During an interview, Cao said that they are trying to show a more inclusive and open attitude toward different cultural forms through these concerts.
“I think there is no boundary between Chinese relics and Western classical music that is played on violins or pianos, as they are all part of humankind’s precious cultural heritage. These cultural masterpieces have been passed down for thousands of years and can have a harmonious resonance,” he said.
“We should be more open to differences, like the people of the Tang Dynasty (618-907), so that our culture can become more dynamic.”
Cao said that they will change the music for each concert according to the characteristics of the historical relics on display.
“We will not only play Western classical music, but also perform Chinese Music.”
After deciding to perform at the Emperor Qinshihuang’s Mausoleum Site Museum, Cao and his colleagues chose to play Chinese Music such as “Ambush from All Sides” since they felt it better matched the venue.
They also chose some romantic songs like “Butterfly Lovers” because “we think Emperor Qinshihuang decided to build so many Terracotta Warriors to protect him as he slept in the mausoleum forever, which is rather romantic for aruler.”
At the end of the first concert at the Shaanxi History Museum, musicians played “My Motherland.” Audiences at home were able to appreciate this solemn music while their cameras wandered around various relics in the museum.
“I felt so proud of my motherland’s splendid culture after listening to this stimulating music and seeing so many Chinese treasures,” one netizen commented.
The first concert drew in more than 3.3 million viewers.
The series of concerts will continue to be staged in May at the Xi ‘an Beilin museum, the Xi ‘an museum and on top of Xi’an’s ancient City Wall.
For their personal protection musicians have been wearing face masks during performances and to protect the sites they have only been bringing in instruments that are appropriate for the venue.

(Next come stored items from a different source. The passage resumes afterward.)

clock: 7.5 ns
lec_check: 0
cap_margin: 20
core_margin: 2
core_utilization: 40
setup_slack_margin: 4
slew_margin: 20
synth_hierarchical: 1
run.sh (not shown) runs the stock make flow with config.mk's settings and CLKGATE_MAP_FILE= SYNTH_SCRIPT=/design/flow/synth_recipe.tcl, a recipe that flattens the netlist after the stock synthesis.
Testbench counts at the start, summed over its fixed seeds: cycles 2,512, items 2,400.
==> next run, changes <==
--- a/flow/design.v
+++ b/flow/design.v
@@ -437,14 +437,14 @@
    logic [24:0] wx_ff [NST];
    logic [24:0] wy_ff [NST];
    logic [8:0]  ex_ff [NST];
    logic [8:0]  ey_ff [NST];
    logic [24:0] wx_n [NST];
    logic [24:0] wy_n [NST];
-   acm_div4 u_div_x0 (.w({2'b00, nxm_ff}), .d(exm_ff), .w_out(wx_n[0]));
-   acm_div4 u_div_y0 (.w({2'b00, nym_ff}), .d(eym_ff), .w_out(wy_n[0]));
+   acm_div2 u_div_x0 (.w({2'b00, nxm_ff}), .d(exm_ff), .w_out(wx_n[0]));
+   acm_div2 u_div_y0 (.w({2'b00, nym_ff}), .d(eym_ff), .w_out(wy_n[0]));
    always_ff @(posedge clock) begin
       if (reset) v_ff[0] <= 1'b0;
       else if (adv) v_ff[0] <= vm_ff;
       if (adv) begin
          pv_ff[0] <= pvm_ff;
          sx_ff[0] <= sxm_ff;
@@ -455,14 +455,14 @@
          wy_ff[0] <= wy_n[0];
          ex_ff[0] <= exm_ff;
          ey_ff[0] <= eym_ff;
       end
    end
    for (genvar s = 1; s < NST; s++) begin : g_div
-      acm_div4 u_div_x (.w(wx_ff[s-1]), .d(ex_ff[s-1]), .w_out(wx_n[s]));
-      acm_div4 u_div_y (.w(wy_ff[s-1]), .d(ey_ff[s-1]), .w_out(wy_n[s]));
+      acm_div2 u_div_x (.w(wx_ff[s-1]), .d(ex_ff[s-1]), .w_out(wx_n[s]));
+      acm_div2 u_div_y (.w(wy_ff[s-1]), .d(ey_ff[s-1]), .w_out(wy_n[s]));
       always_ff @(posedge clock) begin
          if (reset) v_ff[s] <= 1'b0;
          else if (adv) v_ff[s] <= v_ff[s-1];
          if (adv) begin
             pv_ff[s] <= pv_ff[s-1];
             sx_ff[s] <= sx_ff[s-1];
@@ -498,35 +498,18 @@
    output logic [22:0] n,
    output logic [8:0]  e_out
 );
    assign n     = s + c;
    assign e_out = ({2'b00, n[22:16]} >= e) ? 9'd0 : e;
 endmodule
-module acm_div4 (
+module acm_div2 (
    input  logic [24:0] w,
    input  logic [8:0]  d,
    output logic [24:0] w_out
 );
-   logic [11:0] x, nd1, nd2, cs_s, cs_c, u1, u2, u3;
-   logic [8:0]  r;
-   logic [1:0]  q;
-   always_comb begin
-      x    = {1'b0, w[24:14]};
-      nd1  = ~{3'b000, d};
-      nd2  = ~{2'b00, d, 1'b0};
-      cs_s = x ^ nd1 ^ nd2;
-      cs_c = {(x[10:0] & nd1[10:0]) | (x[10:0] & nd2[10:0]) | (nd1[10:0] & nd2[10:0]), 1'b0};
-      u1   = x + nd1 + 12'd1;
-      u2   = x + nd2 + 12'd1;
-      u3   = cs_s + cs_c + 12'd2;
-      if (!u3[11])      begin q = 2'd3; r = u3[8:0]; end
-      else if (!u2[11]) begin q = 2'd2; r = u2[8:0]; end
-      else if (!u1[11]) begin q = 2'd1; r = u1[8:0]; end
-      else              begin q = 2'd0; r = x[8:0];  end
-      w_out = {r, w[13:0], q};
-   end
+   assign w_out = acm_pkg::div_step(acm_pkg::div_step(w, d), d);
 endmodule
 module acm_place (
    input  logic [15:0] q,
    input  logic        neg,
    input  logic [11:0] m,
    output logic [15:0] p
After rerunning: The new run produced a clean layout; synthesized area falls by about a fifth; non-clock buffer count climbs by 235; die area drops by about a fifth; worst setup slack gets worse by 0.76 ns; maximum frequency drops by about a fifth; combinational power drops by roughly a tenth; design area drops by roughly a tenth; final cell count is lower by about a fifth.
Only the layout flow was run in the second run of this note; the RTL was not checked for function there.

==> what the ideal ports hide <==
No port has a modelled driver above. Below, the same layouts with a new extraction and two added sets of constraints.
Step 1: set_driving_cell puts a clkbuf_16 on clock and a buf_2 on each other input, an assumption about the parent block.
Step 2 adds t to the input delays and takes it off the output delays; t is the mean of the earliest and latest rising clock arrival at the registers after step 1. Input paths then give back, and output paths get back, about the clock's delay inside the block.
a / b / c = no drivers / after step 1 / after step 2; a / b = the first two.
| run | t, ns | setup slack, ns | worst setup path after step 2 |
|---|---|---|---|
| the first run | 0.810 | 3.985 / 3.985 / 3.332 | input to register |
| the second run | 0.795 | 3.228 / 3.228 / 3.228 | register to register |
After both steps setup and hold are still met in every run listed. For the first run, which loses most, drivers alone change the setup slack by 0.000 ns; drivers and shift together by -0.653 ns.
This design comes from an exercise in tuning for small area and a short achievable clock period on the open sky130 flow, not from production work. RTL that was checked went through simulation tests only; none was proved equivalent to the original. No activity file was given, so power comes from the tool's default toggle rates.

==> exp/onyx <==
==> flow/design.v <==
module stub_stream_framer #(
    parameter int DEPTH = 64,
    parameter int AW    = 6
) (
    input  logic        clk,
    input  logic        reset,
    input  logic        new_event,
    input  logic [2:0]  BX,
    input  logic [47:0] in_dat,
    input  logic        in_valid,
    input  logic        in_none,
    output logic [47:0] out_dat,
    output logic        out_valid,
    input  logic        out_ready,
    output logic        out_last,
    output logic        busy,
    output logic [15:0] drop_cnt
);
    localparam int MD = DEPTH - 2;     
    typedef enum logic [1:0] {S_IDLE, S_HOLD, S_OPEN} state_t;
    state_t       state_reg;
    logic [1:0]   hold_reg;       
    logic         pend_reg;       
    logic [2:0]   cur_bx_reg;
    logic [11:0]  cnt_reg;
    logic         ovf_reg;
    logic [15:0]  drop_cnt_reg;
    logic         busy_reg;
    logic [AW:0]   count_reg;     
    logic [48:0]   mem [MD];
    logic [AW-1:0] wp_reg;
    logic [AW-1:0] rp_reg;
    logic [48:0]   stage_reg;
    logic          stage_v_reg;
    logic [48:0]   out_reg;
    logic          out_valid_reg;
    logic          wr_en;
    logic          wr_fire;
    logic          is_trl;
    logic          is_hdr;
    logic [47:0]   wr_word;
    logic          accept;
    logic          drop;
    logic          pop;
    logic          load_out;
    logic [AW:0]   mcount;        
    logic          m_nz;
    logic          m_full;
    logic          mem_we;
    logic          rp_inc;
    logic          nxt_valid;
    logic [AW:0]   count_nxt;
    state_t        state_nxt;
    always_comb begin
        wr_en   = 1'b0;
        accept  = 1'b0;
        drop    = 1'b0;
        unique case (state_reg)
            S_HOLD: begin
                wr_en = new_event || (hold_reg == 2'd0);
            end
            S_OPEN: begin
                if (new_event || pend_reg) begin
                    wr_en = 1'b1;
                end else if (in_valid) begin
                    if (count_reg <= (AW+1)'(DEPTH - 3)) begin
                        wr_en  = 1'b1;
                        accept = 1'b1;
                    end else begin
                        drop = 1'b1;
                    end
                end else if (in_none) begin
                    wr_en = 1'b1;
                end
            end
            default: ;
        endcase
    end
    assign is_trl  = new_event || (state_reg == S_OPEN && (pend_reg || !in_valid));
    assign is_hdr  = (state_reg == S_HOLD);
    assign wr_word = is_trl ? {8'h5A, cur_bx_reg, ovf_reg, 24'b0, cnt_reg}
                   : is_hdr ? {8'hA5, cur_bx_reg, 37'b0}
                   : in_dat;
    assign wr_fire = wr_en && (count_reg != (AW+1)'(DEPTH));
    assign mcount   = count_reg - (AW+1)'(out_valid_reg) - (AW+1)'(stage_v_reg);
    assign m_nz     = (mcount != '0);
    assign m_full   = (mcount == (AW+1)'(MD));
    assign pop      = out_valid_reg && out_ready;
    assign load_out = pop || !out_valid_reg;
    assign nxt_valid = m_nz || stage_v_reg;
    assign mem_we   = stage_v_reg && !m_full;
    assign rp_inc   = load_out && nxt_valid;
    always_comb begin
        count_nxt = count_reg;
        case ({wr_fire, pop})
            2'b10:   count_nxt = count_reg + (AW+1)'(1);
            2'b01:   count_nxt = count_reg - (AW+1)'(1);
            default: count_nxt = count_reg;
        endcase
    end
    always_comb begin
        state_nxt = state_reg;
        if (new_event) begin
            state_nxt = S_HOLD;
        end else begin
            unique case (state_reg)
                S_IDLE: ;
                S_HOLD: if (hold_reg == 2'd2) state_nxt = S_OPEN;
                S_OPEN: begin
                    if (pend_reg) state_nxt = S_IDLE;
                    else if (in_none && !in_valid) state_nxt = S_IDLE;
                end
                default: state_nxt = S_IDLE;
            endcase
        end
    end
    always_ff @(posedge clk) begin
        if (reset) begin
            state_reg    <= S_IDLE;
            hold_reg     <= 2'd0;
            pend_reg     <= 1'b0;
            cur_bx_reg   <= 3'd0;
            cnt_reg      <= 12'd0;
            ovf_reg      <= 1'b0;
            drop_cnt_reg <= 16'd0;
            busy_reg     <= 1'b0;
        end else begin
            state_reg <= state_nxt;
            busy_reg  <= (state_nxt != S_IDLE) || (count_nxt != '0);
            if (drop && drop_cnt_reg != 16'hFFFF) begin
                drop_cnt_reg <= drop_cnt_reg + 16'd1;
            end
            if (new_event) begin
                hold_reg   <= 2'd0;
                pend_reg   <= 1'b0;
                cur_bx_reg <= BX;
                cnt_reg    <= 12'd0;
                ovf_reg    <= 1'b0;
            end else begin
                unique case (state_reg)
                    S_IDLE: ;
                    S_HOLD: begin
                        if (hold_reg != 2'd2) begin
                            hold_reg <= hold_reg + 2'd1;
                        end
                    end
                    S_OPEN: begin
                        if (pend_reg) begin
                            pend_reg <= 1'b0;
                        end else begin
                            if (accept && cnt_reg != 12'hFFF) begin
                                cnt_reg <= cnt_reg + 12'd1;
                            end
                            if (drop) begin
                                ovf_reg <= 1'b1;
                            end
                            if (in_none && in_valid) begin
                                pend_reg <= 1'b1;
                            end
                        end
                    end
                    default: ;
                endcase
            end
        end
    end
    always_ff @(posedge clk) begin
        if (!(stage_v_reg && m_full)) begin
            stage_reg <= {is_trl, wr_word};
        end
    end
    always_ff @(posedge clk) begin
        if (mem_we) begin
            mem[wp_reg] <= stage_reg;
        end
    end
    always_ff @(posedge clk) begin
        if (load_out) begin
            out_reg <= m_nz ? mem[rp_reg] : stage_reg;
        end
    end
    always_ff @(posedge clk) begin
        if (reset) begin
            wp_reg        <= '0;
            rp_reg        <= '0;
            count_reg     <= '0;
            stage_v_reg   <= 1'b0;
            out_valid_reg <= 1'b0;
        end else begin
            count_reg   <= count_nxt;
            stage_v_reg <= wr_fire || (stage_v_reg && m_full);
            if (mem_we) begin
                wp_reg <= (wp_reg == AW'(MD - 1)) ? '0 : wp_reg + AW'(1);
            end
            if (rp_inc) begin
                rp_reg <= (rp_reg == AW'(MD - 1)) ? '0 : rp_reg + AW'(1);
            end
            if (load_out) begin
                out_valid_reg <= nxt_valid;
            end
        end
    end
    assign out_dat   = out_reg[47:0];
    assign out_last  = out_reg[48];
    assign out_valid = out_valid_reg;
    assign busy      = busy_reg;
    assign drop_cnt  = drop_cnt_reg;
endmodule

For instance, some museums have limited space so they cannot play piano, Cao noted. The concerts are usually rehearsed two weeks in advance.

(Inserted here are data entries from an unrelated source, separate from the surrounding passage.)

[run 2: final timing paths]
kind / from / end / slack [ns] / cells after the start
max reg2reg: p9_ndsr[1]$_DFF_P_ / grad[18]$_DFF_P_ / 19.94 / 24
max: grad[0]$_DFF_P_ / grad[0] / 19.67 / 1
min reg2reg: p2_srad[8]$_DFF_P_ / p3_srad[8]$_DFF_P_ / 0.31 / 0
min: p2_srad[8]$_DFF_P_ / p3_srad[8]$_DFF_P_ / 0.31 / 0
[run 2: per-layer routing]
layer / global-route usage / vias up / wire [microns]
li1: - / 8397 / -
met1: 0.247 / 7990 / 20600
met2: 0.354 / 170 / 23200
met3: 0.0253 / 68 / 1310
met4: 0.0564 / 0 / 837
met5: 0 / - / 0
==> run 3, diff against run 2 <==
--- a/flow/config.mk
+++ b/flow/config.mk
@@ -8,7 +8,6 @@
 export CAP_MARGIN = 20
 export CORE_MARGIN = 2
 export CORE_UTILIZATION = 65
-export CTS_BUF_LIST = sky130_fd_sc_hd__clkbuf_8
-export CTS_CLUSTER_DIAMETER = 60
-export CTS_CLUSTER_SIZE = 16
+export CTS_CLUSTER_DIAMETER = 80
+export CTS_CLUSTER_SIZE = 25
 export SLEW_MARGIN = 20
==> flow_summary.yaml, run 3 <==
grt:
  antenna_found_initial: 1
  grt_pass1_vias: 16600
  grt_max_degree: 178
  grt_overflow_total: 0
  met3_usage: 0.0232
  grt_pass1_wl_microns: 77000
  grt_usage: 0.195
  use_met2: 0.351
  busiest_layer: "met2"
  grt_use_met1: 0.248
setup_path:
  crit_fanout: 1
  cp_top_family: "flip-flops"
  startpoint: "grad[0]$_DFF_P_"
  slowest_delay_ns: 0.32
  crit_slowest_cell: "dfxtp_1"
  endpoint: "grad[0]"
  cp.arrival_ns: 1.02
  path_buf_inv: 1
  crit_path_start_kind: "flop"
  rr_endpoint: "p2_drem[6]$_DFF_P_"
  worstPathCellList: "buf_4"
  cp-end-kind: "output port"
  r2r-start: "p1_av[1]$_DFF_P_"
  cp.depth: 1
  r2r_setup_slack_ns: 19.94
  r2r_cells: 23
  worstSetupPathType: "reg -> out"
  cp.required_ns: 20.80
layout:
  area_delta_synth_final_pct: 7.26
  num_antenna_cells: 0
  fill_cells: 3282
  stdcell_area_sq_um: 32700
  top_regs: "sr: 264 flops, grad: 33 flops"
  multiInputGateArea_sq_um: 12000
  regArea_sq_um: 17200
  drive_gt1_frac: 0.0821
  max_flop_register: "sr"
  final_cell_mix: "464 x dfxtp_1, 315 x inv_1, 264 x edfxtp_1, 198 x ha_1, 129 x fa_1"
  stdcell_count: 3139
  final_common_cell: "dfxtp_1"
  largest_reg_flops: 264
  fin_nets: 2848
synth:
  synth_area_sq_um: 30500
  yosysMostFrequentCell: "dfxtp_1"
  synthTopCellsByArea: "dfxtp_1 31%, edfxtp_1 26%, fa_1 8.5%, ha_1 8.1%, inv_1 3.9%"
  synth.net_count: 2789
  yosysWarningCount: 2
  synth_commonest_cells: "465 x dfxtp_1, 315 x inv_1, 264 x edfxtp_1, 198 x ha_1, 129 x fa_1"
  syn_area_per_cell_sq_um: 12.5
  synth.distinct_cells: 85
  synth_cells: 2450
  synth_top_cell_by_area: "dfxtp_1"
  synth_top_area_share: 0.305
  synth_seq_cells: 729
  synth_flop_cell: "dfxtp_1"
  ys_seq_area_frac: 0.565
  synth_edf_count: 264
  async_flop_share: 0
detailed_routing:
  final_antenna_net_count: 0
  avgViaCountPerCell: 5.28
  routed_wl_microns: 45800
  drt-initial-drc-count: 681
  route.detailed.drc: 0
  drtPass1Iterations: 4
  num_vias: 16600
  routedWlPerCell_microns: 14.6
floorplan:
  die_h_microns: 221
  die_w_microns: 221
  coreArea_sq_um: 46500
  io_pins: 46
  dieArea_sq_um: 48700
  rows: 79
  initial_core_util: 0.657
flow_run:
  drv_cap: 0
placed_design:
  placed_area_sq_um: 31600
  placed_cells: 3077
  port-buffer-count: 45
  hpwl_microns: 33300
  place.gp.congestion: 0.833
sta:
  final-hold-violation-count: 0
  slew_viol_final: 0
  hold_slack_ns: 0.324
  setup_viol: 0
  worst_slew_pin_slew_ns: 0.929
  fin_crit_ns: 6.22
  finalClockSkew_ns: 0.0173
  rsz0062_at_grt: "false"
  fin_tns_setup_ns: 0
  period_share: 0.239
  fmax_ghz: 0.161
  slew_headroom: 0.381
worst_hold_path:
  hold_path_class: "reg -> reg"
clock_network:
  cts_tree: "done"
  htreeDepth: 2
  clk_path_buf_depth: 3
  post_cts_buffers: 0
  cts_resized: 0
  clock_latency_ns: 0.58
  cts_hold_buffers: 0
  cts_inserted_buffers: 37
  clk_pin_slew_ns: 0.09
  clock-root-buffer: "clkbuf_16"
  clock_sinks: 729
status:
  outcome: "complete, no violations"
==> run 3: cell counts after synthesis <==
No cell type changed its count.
Background: an optimization exercise with open tools, aiming at small area, a short achievable clock period and few clock cycles per item. Do not read the settings as production practice. Where RTL was checked, it was by simulation tests only, not by an equivalence proof against the original. Power and IR drop assume default switching activity.

Design ack_retransmit_tracker, start of the top module:
module ack_retransmit_tracker #(
   parameter int SLOTS = art_pkg::SLOTS_DEFAULT
) (
   input  wire logic                   clock,
   input  wire logic                   reset,
   input  wire logic                   req_valid,
   output wire logic                   req_ready,
   input  wire logic [art_pkg::OP_W-1:0]        req_op,
   input  wire logic [art_pkg::SEQ_W-1:0]       req_seq,
   input  wire logic                   req_is_bye,
   output wire logic                   rsp_valid,
   input  wire logic                   rsp_ready,
   output wire logic [art_pkg::KIND_W-1:0]      rsp_kind,
   output wire logic [art_pkg::SLOT_W-1:0]      rsp_slot,
   output wire logic [art_pkg::SEQ_W-1:0]       rsp_seq_out,
   output wire logic [art_pkg::RETRY_W-1:0]     rsp_retry_count,
   output wire logic                   rsp_last,
   input  wire logic                   csr_valid,
   output wire logic                   csr_ready,
   input  wire logic [art_pkg::CSR_INDEX_W-1:0] csr_index,
   input  wire logic [art_pkg::CSR_DATA_W-1:0]  csr_data
);
Settings: LEC_CHECK=0, CAP_MARGIN=20, CORE_MARGIN=2, CORE_UTILIZATION=40, PLACE_DENSITY=0.5, SETUP_SLACK_MARGIN=3.5, SLEW_MARGIN=20; clock period 7.0 ns.
run.sh (not shown) runs the stock make flow with config.mk's settings and CLKGATE_MAP_FILE= SYNTH_SCRIPT=/design/flow/synth_recipe.tcl, a recipe that flattens the netlist after the stock synthesis.
Change:
--- a/flow/design.v
+++ b/flow/design.v
@@ -225,15 +225,16 @@
       consume  = 1'b0;
       tk_start = 1'b0;
       send_we  = 1'b0;
       conf_we  = 1'b0;
       if (tk_ff) begin
          emit1   = s1_free;
+         consume = s1_free && !rm_nz;
       end else if (go) begin
          emit1   = halted_ff || (rq_op != art_pkg::OP_UNUSED);
-         consume = 1'b1;
+         consume = halted_ff || (rq_op != art_pkg::OP_TICK) || !tk_retx;
          if (!halted_ff) begin
             send_we  = (rq_op == art_pkg::OP_SEND) && (f_free != '0);
             conf_we  = (rq_op == art_pkg::OP_CONFIRM) && (f_match != '0);
             tk_start = (rq_op == art_pkg::OP_TICK);
          end
       end
@@ -324,13 +325,13 @@
             wk_ff <= 1'b0;
          end
          wk1_ff <= wk_ff && !csr_mx;
          if (tk_start) begin
             tk_ff <= tk_retx;
             if (bh != '0) halted_ff <= 1'b1;
-         end else if (tk_ff && emit1 && !rm_nz) begin
+         end else if (tk_ff && consume) begin
             tk_ff <= 1'b0;
          end
          for (int i = 0; i < SLOTS; i++) begin
             if (send_we && f_free[i]) begin
                pend_ff[i] <= 1'b1;
                byef_ff[i] <= rq_bye;
Outcome: Clock-buffer cell count falls by 2. Cell count goes down by 0.75%. Final area falls by 0.42%. Combinational power went down by 19%. Critical path depth shrinks by 6. Total power fell by 5.0%. Die area barely changes. Via count came out lower by 1.4%. Non-clock buffer count decreases by 1. Routed wire length is lower by 2.4%.
Testbench counts after the change, summed over its fixed seeds: cycles 4,882, items 3,200.
The RTL of the first run of this note was laid out without a check of its function.

--- another note on this design; it stands on its own ---

== delta ==
## ack_retransmit_tracker
module ack_retransmit_tracker #(
   parameter int SLOTS = art_pkg::SLOTS_DEFAULT
) (
   input  wire logic                   clock,
   input  wire logic                   reset,
   input  wire logic                   req_valid,
   output wire logic                   req_ready,
   input  wire logic [art_pkg::OP_W-1:0]        req_op,
   input  wire logic [art_pkg::SEQ_W-1:0]       req_seq,
   input  wire logic                   req_is_bye,
   output wire logic                   rsp_valid,
   input  wire logic                   rsp_ready,
   output wire logic [art_pkg::KIND_W-1:0]      rsp_kind,
   output wire logic [art_pkg::SLOT_W-1:0]      rsp_slot,
   output wire logic [art_pkg::SEQ_W-1:0]       rsp_seq_out,
   output wire logic [art_pkg::RETRY_W-1:0]     rsp_retry_count,
   output wire logic                   rsp_last,
   input  wire logic                   csr_valid,
   output wire logic                   csr_ready,
   input  wire logic [art_pkg::CSR_INDEX_W-1:0] csr_index,
   input  wire logic [art_pkg::CSR_DATA_W-1:0]  csr_data
);
Size in the first run: ~3,900 cells after synthesis, about 930 flip-flops, about 80 I/O pins, about 0.047 mm^2 of cells after synthesis.
export LEC_CHECK = 0
export CAP_MARGIN = 20
export CORE_MARGIN = 2
export CORE_UTILIZATION = 40
export PLACE_DENSITY = 0.5
export SETUP_SLACK_MARGIN = 3.7
export SLEW_MARGIN = 20
create_clock -name core_clock -period 7.0 [get_ports {clock}]
run.sh (not shown) runs the stock make flow with config.mk's settings and CLKGATE_MAP_FILE= SYNTH_SCRIPT=/design/flow/synth_recipe.tcl, a recipe that flattens the netlist after the stock synthesis.
delta completed; timing, DRC and antenna clean
Testbench counts of delta, summed over its fixed seeds: cycles 4,882, items 3,200.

The COVID-19 pandemic has given the orchestra to experiment with a new channel for their performances. Cao said that even after the pandemic ends, they will continue holding online concerts to bring classical music to more audiences who cannot attend in real life.
Xi’an, capital of 13 different dynasties throughout Chinese history, is also the starting point of the ancient Silk Road. The orchestra has plans to hold similar concerts in museums in countries along the Silk Road with their historical relics.
“Our Final Station might be Rome,” Cao noted.